File: design/flow/run.sh
#!/bin/bash
# OpenROAD 26Q1-2900-gdf79404cd8, Yosys 0.63+post, stock flow scripts
make -C /OpenROAD-flow-scripts/flow DESIGN_CONFIG=/design/flow/config.mk WORK_HOME=/design/flow/orfs finish
File: design/flow/config.mk
export PLATFORM = sky130hd
export DESIGN_NAME = Timer1
export DESIGN_NICKNAME = Timer1
export VERILOG_FILES = /design/flow/design.v
export SDC_FILE = /design/flow/constraint.sdc
export NUM_CORES = 4
export LEC_CHECK = 1
export CORE_UTILIZATION = 50
File: design/flow/constraint.sdc
current_design Timer1

set clk_period 5.9
set clk_io_pct 0.2

create_clock -name clk0 -period $clk_period [get_ports {clk}]

set non_clock_inputs [all_inputs -no_clocks]
set_input_delay [expr $clk_period * $clk_io_pct] -clock clk0 $non_clock_inputs
set_output_delay [expr $clk_period * $clk_io_pct] -clock clk0 [all_outputs]
File: design/flow/design.v
`timescale 1ns / 1ps
`timescale 1ns / 1ps
module Timer1(
	 input clk,
    input reset,
    input [31:2] Addr,
    input WE,
    input [31:0] Din,
    output [31:0] Dout,
    output IRQ );
	reg [1:0] state;
	reg [31:0] mem [2:0];
	reg _IRQ;
	assign IRQ = mem[0][3] & _IRQ;
	assign Dout = mem[Addr[3:2]];
	wire [31:0] load = Addr[3:2] == 0 ? {28'h0, Din[3:0]} : Din;
	integer i;
	always @(posedge clk) begin
		if(reset) begin
			state <= 0; 
			for(i = 0; i < 3; i = i+1) mem[i] <= 0;
			_IRQ <= 0;
		end
		else if(WE) begin
			mem[Addr[3:2]] <= load;
		end
		else begin
			case(state)
				2'b00 : if(mem[0][0]) begin
					state <= 2'b01;
					_IRQ <= 1'b0;
				end
				2'b01 : begin
					mem[2] <= mem[1];
					state <= 2'b10;
				end
				2'b10  : 
					if(mem[0][0]) begin
						if(mem[2] > 1) mem[2] <= mem[2]-1;
						else begin
							mem[2] <= 0;
							state <= 2'b11;
							_IRQ <= 1'b1;
						end
					end
					else state <= 2'b00;
				default : begin
					if(mem[0][2:1] == 2'b00) mem[0][0] <= 1'b0;
					else _IRQ <= 1'b0;
					state <= 2'b00;
				end
			endcase
		end
	end
endmodule
==> reports/metrics.csv <==
metric;value;unit
status;completed;
IO Pins;98;
Die H;119;um
Least-Margin Pin Slew;797;ps
Sw Share;22.4;%
Post-Synth Adder-Cell Area;0.368;%
Yosys chip area;0.00680;sq mm
Netlist cell types;54;
count of final max-slew check failures;0;
Syn Std Cell Area;0.00680;sq mm
layout cells sized above 1;14.1;%
Hold Path Class;reg -> reg;
ys async rst share;0;%
Cell Int Power;1800;uW
final core utilization;62.9;%
XOR-XNOR Cells, Area Fraction;3.48;%
CP Capture Type;output pin;
Die X;119;um
startpoint types;primary input;
critical path class;in -> out;
Final ANT Viol Nets;0;
leakage;0.00308;uW
Complex Gates by Area;6.02;%
most common logic cells in the final layout;edfxtp_1 (128), nor2_1 (81), clkdlybuf4s50_1 (67);
Detailed Route Iter0 Violations;399;
# Post-CTS Setup Buffers;0;
Data required, critical path;4720;ps
Clock Skew;5.95;ps
Via density;5.98;
Remaining DRCs;0;
clock insertion delay at the later pin of the skew report;420;ps
die area;0.0141;sq mm
vias post-DR;5002;
clk slew on worst S/H paths;50;ps
most frequent logic cell in the layout;edfxtp_1;
row cnt;42;
top_reg_cell synth;edfxtp_1;
crit-path max FO;20;
RSZ-0062 raised after global routing;no;
CTS HTree Levels;4;
syn_area_per_cell;12.3;sq um
Hold Crit Depth;2;
Pre-Place Util;51.3;%
YS warnings;1;
WL final;18100;um
core box area;0.0132;sq mm
clock buffer depth;2;
tool warnings;55;
number of global-route vias before repair;5095;
Pre-Repair DR Iteration Count;5;
clock root buffer;clkbuf_16;
Worst VDD drop;0.000163;V
worst hold slack;447;ps
final setup fails;0;
Fin Setup TNS;0;ps
crit path time final;4450;ps
diode count;0;
pre-CTS WS;1430;ps
P&R area growth vs syn;22.6;%
CTS buffer count;17;
relative slew slack;46.9;%
sequential fraction of design power;48.7;%
CTS tree;yes;
Placer Congestion;0.882;
fmax;225;MHz
hold_buf cts;0;
crit-path max cell delay;600;ps
first-pass GRT wire length;28100;um
Max Cap Viol;0;
Worst path slowest cell;mux4_2;
largest net degree at the start of global routing;34;
Synth Seq Share;58.0;%
crit-path cells;buf_2 > buf_4 > mux4_2 > clkdlybuf4s50_1;
comb area leader;simple AND/OR/NAND/NOR gates;
Filler cells;1050;
Total GRT Usage;29.4;%
Reg2Reg Depth;6;
Port Buffers;69;
routed len/inst;21.7;um
worst setup margin;1450;ps
EDFF count, synth;128;
switching pwr;518;uW
yosys cell count;552;
cycle use final;75.3;%
Clk network pwr share;39.9;%
antenna violations before repair;0;
post-synthesis mux area share;10.8;%
pwr dens;278;mW/mm^2
Post-Synthesis Cells;552;
Arr. time, crit path;3270;ps
combinational power share;11.3;%
cts repair resizes;0;
Flops after synth;133;
Hold Fails Final Rpt;0;
dpl hpwl;11000;um
yosys simple share;18.7;%
CTS Sinks;133;
total gr overflow;0;
[area by class of cell]
cell class | count | area (sq um) | share of cell area, %
Clock buffer | 22 | 444 | 5.33
Clock inverter | 8 | 61.3 | 0.736
Inverter | 8 | 30.0 | 0.360
Multi-Input combinational cell | 401 | 2810 | 33.7
Sequential cell | 133 | 3940 | 47.3
Tap cell | 176 | 220 | 2.64
Timing Repair Buffer | 88 | 823 | 9.88
[path summary, 6_finish.rpt]
kind	start	endpoint	slack (ps)
max	Addr[2]	Dout[26]	1450
max reg2reg	mem[2][5]	mem[2][22]	3040
min	state[3]	state[3]	450
min reg2reg	state[3]	state[3]	450
[critical path, delay by kind of cell]
kind | cells | cell delay, ps
multiplexers | 1 | 600
buffers and inverters | 3 | 1480
[stage by stage]
| stage | instances | total power, uW | area [sq um] |
|---|---|---|---|
| 4_1_cts | 836 | 2320 | 8330 |
| 6_report | 836 | 2310 | 8330 |
| 3_3_place_gp | 806 | 1400 | 7830 |
| 2_1_floorplan | 579 | 1280 | 6900 |
| 5_1_grt | 836 | 2390 | 8330 |
| 3_5_place_dp | 806 | 1410 | 7830 |
[Yosys cell counts, types with 6 or more instances]
library cell  count  area [sq um]
a21oi_1          20           100
a221oi_1          9          78.8
and2_1           14          87.6
and3_1           12          75.1
clkbuf_1         31           116
edfxtp_1        128          3840
inv_1             8          30.0
mux4_2           32           721
nand2_1          43           161
nand3_1          30           150
nor2_1           81           304
nor3_1           24           120
nor4_1           13          81.3
or3_1             6          37.5
or4_1             6          45.0
xnor2_1           8          70.1
xor2_1           19           166
[power groups by stage]
stage         clock (uW)  sequential [uW]  combinational [uW]
finish               924             1130                 263
global route         973             1130                 286
CTS                  933             1130                 264
[cells by family after synthesis]
logic type / Yosys count
AND/OR/NAND/NOR: 253
flip-flops: 133
AND-OR/OR-AND: 58
buffers and inverters: 45
multiplexers: 33
XOR/XNOR: 27
adder cells (fa/ha/maj): 2
other: 1
[per-layer routing]
layer / track usage [%] / vias to the layer above / routed length, um
li1: - / 2271 / -
met4: 5.62 / 0 / 424
met1: 44.5 / 2425 / 7230
met2: 43.7 / 269 / 8510
met3: 13.2 / 37 / 1940
met5: 0 / - / 0
[sequential cells by signal, indices dropped and copies added, names as in the netlist]
register  flops
mem         128
state         4
_IRQ          1
Power and IR drop assume default switching activity.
+===+
Of the entries above, repeat exactly the lines between the line with "File: design/flow/constraint.sdc" and the line with "final core utilization;62.9;%", inclusive, and no others.

● **Your solution**:
File: design/flow/constraint.sdc
current_design Timer1

set clk_period 5.9
set clk_io_pct 0.2

create_clock -name clk0 -period $clk_period [get_ports {clk}]

set non_clock_inputs [all_inputs -no_clocks]
set_input_delay [expr $clk_period * $clk_io_pct] -clock clk0 $non_clock_inputs
set_output_delay [expr $clk_period * $clk_io_pct] -clock clk0 [all_outputs]
File: design/flow/design.v
`timescale 1ns / 1ps
`timescale 1ns / 1ps
module Timer1(
	 input clk,
    input reset,
    input [31:2] Addr,
    input WE,
    input [31:0] Din,
    output [31:0] Dout,
    output IRQ );
	reg [1:0] state;
	reg [31:0] mem [2:0];
	reg _IRQ;
	assign IRQ = mem[0][3] & _IRQ;
	assign Dout = mem[Addr[3:2]];
	wire [31:0] load = Addr[3:2] == 0 ? {28'h0, Din[3:0]} : Din;
	integer i;
	always @(posedge clk) begin
		if(reset) begin
			state <= 0; 
			for(i = 0; i < 3; i = i+1) mem[i] <= 0;
			_IRQ <= 0;
		end
		else if(WE) begin
			mem[Addr[3:2]] <= load;
		end
		else begin
			case(state)
				2'b00 : if(mem[0][0]) begin
					state <= 2'b01;
					_IRQ <= 1'b0;
				end
				2'b01 : begin
					mem[2] <= mem[1];
					state <= 2'b10;
				end
				2'b10  : 
					if(mem[0][0]) begin
						if(mem[2] > 1) mem[2] <= mem[2]-1;
						else begin
							mem[2] <= 0;
							state <= 2'b11;
							_IRQ <= 1'b1;
						end
					end
					else state <= 2'b00;
				default : begin
					if(mem[0][2:1] == 2'b00) mem[0][0] <= 1'b0;
					else _IRQ <= 1'b0;
					state <= 2'b00;
				end
			endcase
		end
	end
endmodule
==> reports/metrics.csv <==
metric;value;unit
status;completed;
IO Pins;98;
Die H;119;um
Least-Margin Pin Slew;797;ps
Sw Share;22.4;%
Post-Synth Adder-Cell Area;0.368;%
Yosys chip area;0.00680;sq mm
Netlist cell types;54;
count of final max-slew check failures;0;
Syn Std Cell Area;0.00680;sq mm
layout cells sized above 1;14.1;%
Hold Path Class;reg -> reg;
ys async rst share;0;%
Cell Int Power;1800;uW
final core utilization;62.9;%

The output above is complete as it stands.